El año que vivimos en peligro

La cordura de quien se postula a presidir los destinos del país importa, pero la ideología que guía las acciones puede ser un elemento de destrucción todavía más potente que el desequilibrio y la inestabilidad emocional.

19 de noviembre, 2023 | 00.05

La decisión popular que se conocerá en la noche de este domingo será sin dudas la más trascendente de los últimos 40 años. A diferencia de otras elecciones no estará en juego solamente el gobierno de una u otra fuerza política, sino los consensos básicos de la democracia recuperada en 1983. Quizá el paso del tiempo vuelva borrosa la memoria colectiva, por eso vale recordar que perder la democracia le costó al país al menos 30 mil desaparecidos, a los que debe sumarse el número más preciso de los 649 soldados muertos en Malvinas, la gota que rebalsó el vaso de la paciencia social a la última dictadura iniciada en marzo de 1976.

Pero el baño de sangre fue solamente una parte. También hubo sudor y lágrimas. La dictadura que hoy se banaliza trajo aparejada la destrucción del Estado de bienestar junto a la multiplicación del endeudamiento externo que, desde entonces y a pesar de las sucesivas cesaciones de pagos y reestructuraciones, condiciona el funcionamiento de la economía.

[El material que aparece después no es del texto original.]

<file path="config.mk">
export PLATFORM = sky130hd
export DESIGN_NAME = best_fit_heap_allocator_core
export DESIGN_NICKNAME = d
export VERILOG_FILES = /design/src/sv/bfha_pkg.sv /design/src/sv/bfha_ram.sv /design/src/sv/bfha_ctrl.sv /design/src/sv/bfha_dp.sv /design/src/sv/best_fit_heap_allocator_core.sv
export SDC_FILE = /design/constraint.sdc
export NUM_CORES = 2
export LEC_CHECK = 0
export BUFFER_PORTS_ARGS = -buffer_cell sky130_fd_sc_hd__buf_2
export CAP_MARGIN = 20
export CORE_UTILIZATION = 35
export CTS_CLUSTER_SIZE = 12
export DETAILED_ROUTE_END_ITERATION = 10
export PLACE_DENSITY_LB_ADDON = 0.3
export SLEW_MARGIN = 5
export SYNTH_ARGS = -nofsm -noshare
export SYNTH_HDL_FRONTEND = slang
export SYNTH_SLANG_ARGS = --single-unit
</file>
<file path="constraint.sdc">
create_clock -name clk -period 7.8 [get_ports clk]
set_input_delay 0 -clock clk [delete_from_list [all_inputs] [get_ports clk]]
set_output_delay 0 -clock clk [all_outputs]
set_load 0.03 [all_outputs]
</file>
<file path="src/sv/bfha_pkg.sv">
`timescale 1ns / 1ps
package bfha_pkg;

  localparam int OFF_W = 20;
  localparam int LEN_W = 21;
  localparam int REQ_W = 21;
  localparam int ST_W  = 3;

  localparam int DEF_MAX_SEGMENTS = 64;
  localparam int DEF_OFFSET_BITS  = 20;
  localparam logic [LEN_W-1:0] HEAP_RESET = 21'd1048576;

  typedef enum logic [ST_W-1:0] {
    ST_OK     = 3'd0,
    ST_NOFIT  = 3'd1,
    ST_BADPTR = 3'd2,
    ST_FULL   = 3'd3,
    ST_ZERO   = 3'd4
  } status_t;

  typedef enum logic [1:0] {
    WR_INIT  = 2'd0,
    WR_SPARE = 2'd1,
    WR_BEST  = 2'd2,
    WR_MERGE = 2'd3
  } wr_sel_t;

  typedef enum logic [1:0] {
    SCAN_FIT   = 2'd0,
    SCAN_FIND  = 2'd1,
    SCAN_NEIGH = 2'd2
  } scan_mode_t;

  typedef struct packed {
    logic       load;
    logic       clr_scan;
    logic       scan_en;
    scan_mode_t mode;
    logic       wr_en;
    wr_sel_t    wr_sel;
    logic       out_load;
    status_t    code;
  } cmd_t;

  typedef struct packed {
    logic action;
    logic size_zero;
    logic scan_done;
    logic best_found;
    logic spare_found;
    logic rest_nz;
    logic cur_found;
    logic cur_busy;
  } stat_t;

endpackage

</file>
<file path="src/sv/bfha_ram.sv">
`timescale 1ns / 1ps
module bfha_ram #(
  parameter int WIDTH = 8,
  parameter int DEPTH = 64
) (
  input  logic                     clk,
  input  logic                     we,
  input  logic [$clog2(DEPTH)-1:0] waddr,
  input  logic [WIDTH-1:0]         wdata,
  input  logic [$clog2(DEPTH)-1:0] raddr,
  output logic [WIDTH-1:0]         rdata
);

  logic [WIDTH-1:0] mem [DEPTH];

  always_ff @(posedge clk) begin
    if (we) begin
      mem[waddr] <= wdata;
    end
    rdata <= mem[raddr];
  end

endmodule

</file>
<file path="src/sv/bfha_ctrl.sv">
`timescale 1ns / 1ps
module bfha_ctrl (
  input  logic            clk,
  input  logic            rst,
  input  logic            start,
  input  logic            cfg_valid,
  output logic            busy,
  output logic            cfg_ready,
  input  bfha_pkg::stat_t stat,
  output bfha_pkg::cmd_t  cmd
);

  typedef enum logic [3:0] {
    S_INIT, S_IDLE, S_DISPATCH, S_A_SCAN, S_A_DECIDE, S_A_WSPARE, S_A_WBEST,
    S_F_SCAN1, S_F_CHECK, S_F_SCAN2, S_F_WRITE
  } state_t;

  state_t state, state_next;

  assign busy      = (state != S_IDLE);
  assign cfg_ready = (state == S_IDLE) && !start;

  always_comb begin
    state_next   = state;
    cmd          = '0;
    cmd.mode     = bfha_pkg::SCAN_FIT;
    cmd.wr_sel   = bfha_pkg::WR_INIT;
    cmd.code     = bfha_pkg::ST_OK;
    unique case (state)
      S_INIT: begin
        cmd.wr_en  = 1'b1;
        state_next = S_IDLE;
      end
      S_IDLE: begin
        if (start) begin
          cmd.load   = 1'b1;
          state_next = S_DISPATCH;
        end else if (cfg_valid) begin
          state_next = S_INIT;
        end
      end
      S_DISPATCH: begin
        cmd.clr_scan = 1'b1;
        if (stat.action) begin
          state_next = S_F_SCAN1;
        end else if (stat.size_zero) begin
          cmd.out_load = 1'b1;
          cmd.code     = bfha_pkg::ST_ZERO;
          state_next   = S_IDLE;
        end else begin
          state_next = S_A_SCAN;
        end
      end
      S_A_SCAN: begin
        cmd.scan_en = 1'b1;
        cmd.mode    = bfha_pkg::SCAN_FIT;
        if (stat.scan_done) state_next = S_A_DECIDE;
      end
      S_A_DECIDE: begin
        if (!stat.best_found) begin
          cmd.out_load = 1'b1;
          cmd.code     = bfha_pkg::ST_NOFIT;
          state_next   = S_IDLE;
        end else if (stat.rest_nz && !stat.spare_found) begin
          cmd.out_load = 1'b1;
          cmd.code     = bfha_pkg::ST_FULL;
          state_next   = S_IDLE;
        end else if (stat.rest_nz) begin
          state_next = S_A_WSPARE;
        end else begin
          state_next = S_A_WBEST;
        end
      end
      S_A_WSPARE: begin
        cmd.wr_en  = 1'b1;
        cmd.wr_sel = bfha_pkg::WR_SPARE;
        state_next = S_A_WBEST;
      end
      S_A_WBEST: begin
        cmd.wr_en    = 1'b1;
        cmd.wr_sel   = bfha_pkg::WR_BEST;
        cmd.out_load = 1'b1;
        state_next   = S_IDLE;
      end
      S_F_SCAN1: begin
        cmd.scan_en = 1'b1;
        cmd.mode    = bfha_pkg::SCAN_FIND;
        if (stat.scan_done) state_next = S_F_CHECK;
      end
      S_F_CHECK: begin
        if (!stat.cur_found || !stat.cur_busy) begin
          cmd.out_load = 1'b1;
          cmd.code     = bfha_pkg::ST_BADPTR;
          state_next   = S_IDLE;
        end else begin
          cmd.clr_scan = 1'b1;
          state_next   = S_F_SCAN2;
        end
      end
      S_F_SCAN2: begin
        cmd.scan_en = 1'b1;
        cmd.mode    = bfha_pkg::SCAN_NEIGH;
        if (stat.scan_done) state_next = S_F_WRITE;
      end
      S_F_WRITE: begin
        cmd.wr_en    = 1'b1;
        cmd.wr_sel   = bfha_pkg::WR_MERGE;
        cmd.out_load = 1'b1;
        state_next   = S_IDLE;
      end
      default: state_next = S_IDLE;
    endcase
  end

  always_ff @(posedge clk) begin
    if (rst) begin
      state <= S_INIT;
    end else begin
      state <= state_next;
    end
  end

endmodule

</file>
<file path="src/sv/bfha_dp.sv">
`timescale 1ns / 1ps
module bfha_dp #(
  parameter int MAX_SEGMENTS = bfha_pkg::DEF_MAX_SEGMENTS,
  parameter int OFFSET_BITS  = bfha_pkg::DEF_OFFSET_BITS
) (
  input  logic                        clk,
  input  logic                        rst,
  input  logic                        cfg_we,
  input  logic [bfha_pkg::LEN_W-1:0]  cfg_data,
  input  logic                        action,
  input  logic [bfha_pkg::REQ_W-1:0]  request_bytes,
  input  logic [bfha_pkg::OFF_W-1:0]  release_offset,
  input  bfha_pkg::cmd_t              cmd,
  output bfha_pkg::stat_t             stat,
  output logic                        result_valid,
  output logic [bfha_pkg::OFF_W-1:0]  block_offset,
  output logic [bfha_pkg::LEN_W-1:0]  granted_bytes,
  output logic [bfha_pkg::ST_W-1:0]   status
);

  localparam int OW = bfha_pkg::OFF_W;
  localparam int LW = bfha_pkg::LEN_W;
  localparam int IW = $clog2(MAX_SEGMENTS);
  localparam int CW = IW + 1;
  localparam int EW = OW + LW;
  localparam logic [63:0] OFF_LIM = 64'd1 << OFFSET_BITS;
  localparam logic [LW-1:0] HEAP_LIM =
    (OFF_LIM < 64'd1048576) ? LW'(OFF_LIM) : LW'(1048576);

  logic [LW-1:0]   heap;
  logic [LW-1:0]   heap_clamp;
  logic            act;
  logic [LW:0]     size;
  logic [OW-1:0]   addr;

  logic [MAX_SEGMENTS-1:0] valid_q, busy_q;

  logic [CW-1:0]   cnt;
  logic            p_vld;
  logic [IW-1:0]   p_idx;

  logic            we;
  logic [IW-1:0]   waddr;
  logic [EW-1:0]   wdata, rdata;
  logic [OW-1:0]   r_st;
  logic [LW-1:0]   r_len;
  logic            r_v, r_b;

  logic            best_f, spare_f, cur_f, cur_b, nb_f, nb_b, pr_f;
  logic [IW-1:0]   best, spare, cur, nb, pr;
  logic [OW-1:0]   best_st, cur_st, pr_st;
  logic [LW-1:0]   best_len, cur_len, nb_len, pr_len;
  logic [LW-1:0]   cur_end, mlen, plen;
  logic [LW:0]     r_end;

  // Clamp the written heap size to the addressable range, whole words, at least one word
  always_comb begin
    heap_clamp = (cfg_data > HEAP_LIM) ? HEAP_LIM : cfg_data;
    heap_clamp = {heap_clamp[LW-1:2], 2'b00};
    if (heap_clamp < LW'(4)) heap_clamp = LW'(4);
  end

  always_ff @(posedge clk) begin
    if (rst) begin
      heap <= bfha_pkg::HEAP_RESET;
    end else if (cfg_we) begin
      heap <= heap_clamp;
    end
  end

  always_ff @(posedge clk) begin
    if (cmd.load) begin
      act  <= action;
      size <= ({1'b0, request_bytes} + (LW+1)'(3)) & ~(LW+1)'(3);
      addr <= release_offset;
    end
  end

  // Scan sequencer: one table read a cycle while scan_en is set, read data registered and back in the next cycle
  always_ff @(posedge clk) begin
    if (rst || cmd.clr_scan) begin
      cnt   <= '0;
      p_vld <= 1'b0;
    end else begin
      p_vld <= cmd.scan_en && (cnt != CW'(MAX_SEGMENTS));
      if (cmd.scan_en && (cnt != CW'(MAX_SEGMENTS))) cnt <= cnt + CW'(1);
    end
  end

  always_ff @(posedge clk) begin
    p_idx <= cnt[IW-1:0];
  end

  bfha_ram #(.WIDTH(EW), .DEPTH(MAX_SEGMENTS)) u_table (
    .clk   (clk),
    .we    (we),
    .waddr (waddr),
    .wdata (wdata),
    .raddr (cnt[IW-1:0]),
    .rdata (rdata)
  );

  assign r_st    = rdata[EW-1:LW];
  assign r_len   = rdata[LW-1:0];
  assign r_v     = valid_q[p_idx];
  assign r_b     = busy_q[p_idx];
  assign r_end   = {1'b0, LW'(r_st)} + {1'b0, r_len};
  assign cur_end = LW'(cur_st) + cur_len;
  assign mlen    = cur_len + ((nb_f && !nb_b) ? nb_len : '0);
  assign plen    = pr_len + mlen;

  always_ff @(posedge clk) begin
    if (cmd.load) begin
      best_f  <= 1'b0;
      spare_f <= 1'b0;
      cur_f   <= 1'b0;
      nb_f    <= 1'b0;
      pr_f    <= 1'b0;
    end else if (p_vld) begin
      unique case (cmd.mode)
        bfha_pkg::SCAN_FIT: begin
          if (r_v && !r_b && ({1'b0, r_len} >= size) &&
              (!best_f || r_len < best_len || (r_len == best_len && r_st < best_st))) begin
            best_f   <= 1'b1;
            best     <= p_idx;
            best_st  <= r_st;
            best_len <= r_len;
          end
          if (!r_v && !spare_f) begin
            spare_f <= 1'b1;
            spare   <= p_idx;
          end
        end
        bfha_pkg::SCAN_FIND: begin
          if (r_v && r_st == addr && !cur_f) begin
            cur_f   <= 1'b1;
            cur     <= p_idx;
            cur_st  <= r_st;
            cur_len <= r_len;
            cur_b   <= r_b;
          end
        end
        bfha_pkg::SCAN_NEIGH: begin
          if (r_v && LW'(r_st) == cur_end && !nb_f) begin
            nb_f   <= 1'b1;
            nb     <= p_idx;
            nb_len <= r_len;
            nb_b   <= r_b;
          end
          if (r_v && !r_b && p_idx != cur && r_end == {1'b0, LW'(cur_st)} && !pr_f) begin
            pr_f   <= 1'b1;
            pr     <= p_idx;
            pr_st  <= r_st;
            pr_len <= r_len;
          end
        end
        default: ;
      endcase
    end
  end

  // Table write port
  always_comb begin
    we    = cmd.wr_en;
    waddr = '0;
    wdata = '0;
    unique case (cmd.wr_sel)
      bfha_pkg::WR_INIT:  wdata = {OW'(0), heap};
      bfha_pkg::WR_SPARE: begin
        waddr = spare;
        wdata = {best_st + size[OW-1:0], best_len - size[LW-1:0]};
      end
      bfha_pkg::WR_BEST: begin
        waddr = best;
        wdata = {best_st, size[LW-1:0]};
      end
      bfha_pkg::WR_MERGE: begin
        waddr = pr_f ? pr : cur;
        wdata = pr_f ? {pr_st, plen} : {cur_st, mlen};
      end
      default: ;
    endcase
  end

  always_ff @(posedge clk) begin
    if (rst) begin
      valid_q <= '0;
      busy_q  <= '0;
    end else if (cmd.wr_en) begin
      unique case (cmd.wr_sel)
        bfha_pkg::WR_INIT: begin
          valid_q    <= '0;
          valid_q[0] <= 1'b1;
          busy_q     <= '0;
        end
        bfha_pkg::WR_SPARE: begin
          valid_q[spare] <= 1'b1;
          busy_q[spare]  <= 1'b0;
        end
        bfha_pkg::WR_BEST: busy_q[best] <= 1'b1;
        bfha_pkg::WR_MERGE: begin
          busy_q[cur] <= 1'b0;
          if (nb_f && !nb_b) valid_q[nb] <= 1'b0;
          if (pr_f) valid_q[cur] <= 1'b0;
        end
        default: ;
      endcase
    end
  end

  always_ff @(posedge clk) begin
    if (rst) begin
      result_valid <= 1'b0;
    end else begin
      result_valid <= cmd.out_load;
    end
  end

  always_ff @(posedge clk) begin
    if (cmd.out_load) begin
      status <= cmd.code;
      if (cmd.code != bfha_pkg::ST_OK) begin
        block_offset  <= '0;
        granted_bytes <= '0;
      end else if (act) begin
        block_offset  <= pr_f ? pr_st : cur_st;
        granted_bytes <= pr_f ? plen : mlen;
      end else begin
        block_offset  <= best_st;
        granted_bytes <= size[LW-1:0];
      end
    end
  end

  assign stat.action      = act;
  assign stat.size_zero   = (size == '0);
  assign stat.scan_done   = (cnt == CW'(MAX_SEGMENTS)) && !p_vld;
  assign stat.best_found  = best_f;
  assign stat.spare_found = spare_f;
  assign stat.rest_nz     = (best_len != size[LW-1:0]);
  assign stat.cur_found   = cur_f;
  assign stat.cur_busy    = cur_b;

endmodule

</file>
<file path="src/sv/best_fit_heap_allocator_core.sv">
`timescale 1ns / 1ps
// Channel   Ports                                               Transfer
// request   start, busy, action, request_bytes, release_offset  start & !busy
// result    result_valid, block_offset, granted_bytes, status   result_valid, one cycle
// config    cfg_valid, cfg_ready, cfg_data (heap_bytes)         cfg_valid & cfg_ready
//
// The time from request transfer to result transfer is set by the sequential walk over
// the segment table through its single read port: allocate walks it once (and skips the
// spare write with no split), free walks it twice.
// Reset and every heap size write rebuild entry zero in the S_INIT state.
// The result strobe lasts one cycle; the receiver cannot stall it.
module best_fit_heap_allocator_core #(
  parameter int MAX_SEGMENTS = bfha_pkg::DEF_MAX_SEGMENTS,
  parameter int OFFSET_BITS  = bfha_pkg::DEF_OFFSET_BITS
) (
  input  logic                        clk,
  input  logic                        rst,
  input  logic                        start,
  output logic                        busy,
  input  logic                        action,
  input  logic [bfha_pkg::REQ_W-1:0]  request_bytes,
  input  logic [bfha_pkg::OFF_W-1:0]  release_offset,
  output logic                        result_valid,
  output logic [bfha_pkg::OFF_W-1:0]  block_offset,
  output logic [bfha_pkg::LEN_W-1:0]  granted_bytes,
  output logic [bfha_pkg::ST_W-1:0]   status,
  input  logic                        cfg_valid,
  output logic                        cfg_ready,
  input  logic [bfha_pkg::LEN_W-1:0]  cfg_data
);

  bfha_pkg::cmd_t  cmd;
  bfha_pkg::stat_t stat;

  // Controller: sequence scans, table writes and the result transfer
  bfha_ctrl u_ctrl (
    .clk       (clk),
    .rst       (rst),
    .start     (start),
    .cfg_valid (cfg_valid),
    .busy      (busy),
    .cfg_ready (cfg_ready),
    .stat      (stat),
    .cmd       (cmd)
  );

  // Datapath: segment table, scan compare logic and result registers
  bfha_dp #(
    .MAX_SEGMENTS (MAX_SEGMENTS),
    .OFFSET_BITS  (OFFSET_BITS)
  ) u_dp (
    .clk            (clk),
    .rst            (rst),
    .cfg_we         (cfg_valid && cfg_ready),
    .cfg_data       (cfg_data),
    .action         (action),
    .request_bytes  (request_bytes),
    .release_offset (release_offset),
    .cmd            (cmd),
    .stat           (stat),
    .result_valid   (result_valid),
    .block_offset   (block_offset),
    .granted_bytes  (granted_bytes),
    .status         (status)
  );

endmodule
</file>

Significó además una profunda transformación de la estructura económica y de propiedad de las empresas, una tarea que sería completada en la década de los ’90 con los procesos de apertura, desregulación y privatizaciones, la tríada del “neoliberalismo”, secuencia que entrañó, vía el endeudamiento, una profundización de la dependencia económica con los capitales del exterior.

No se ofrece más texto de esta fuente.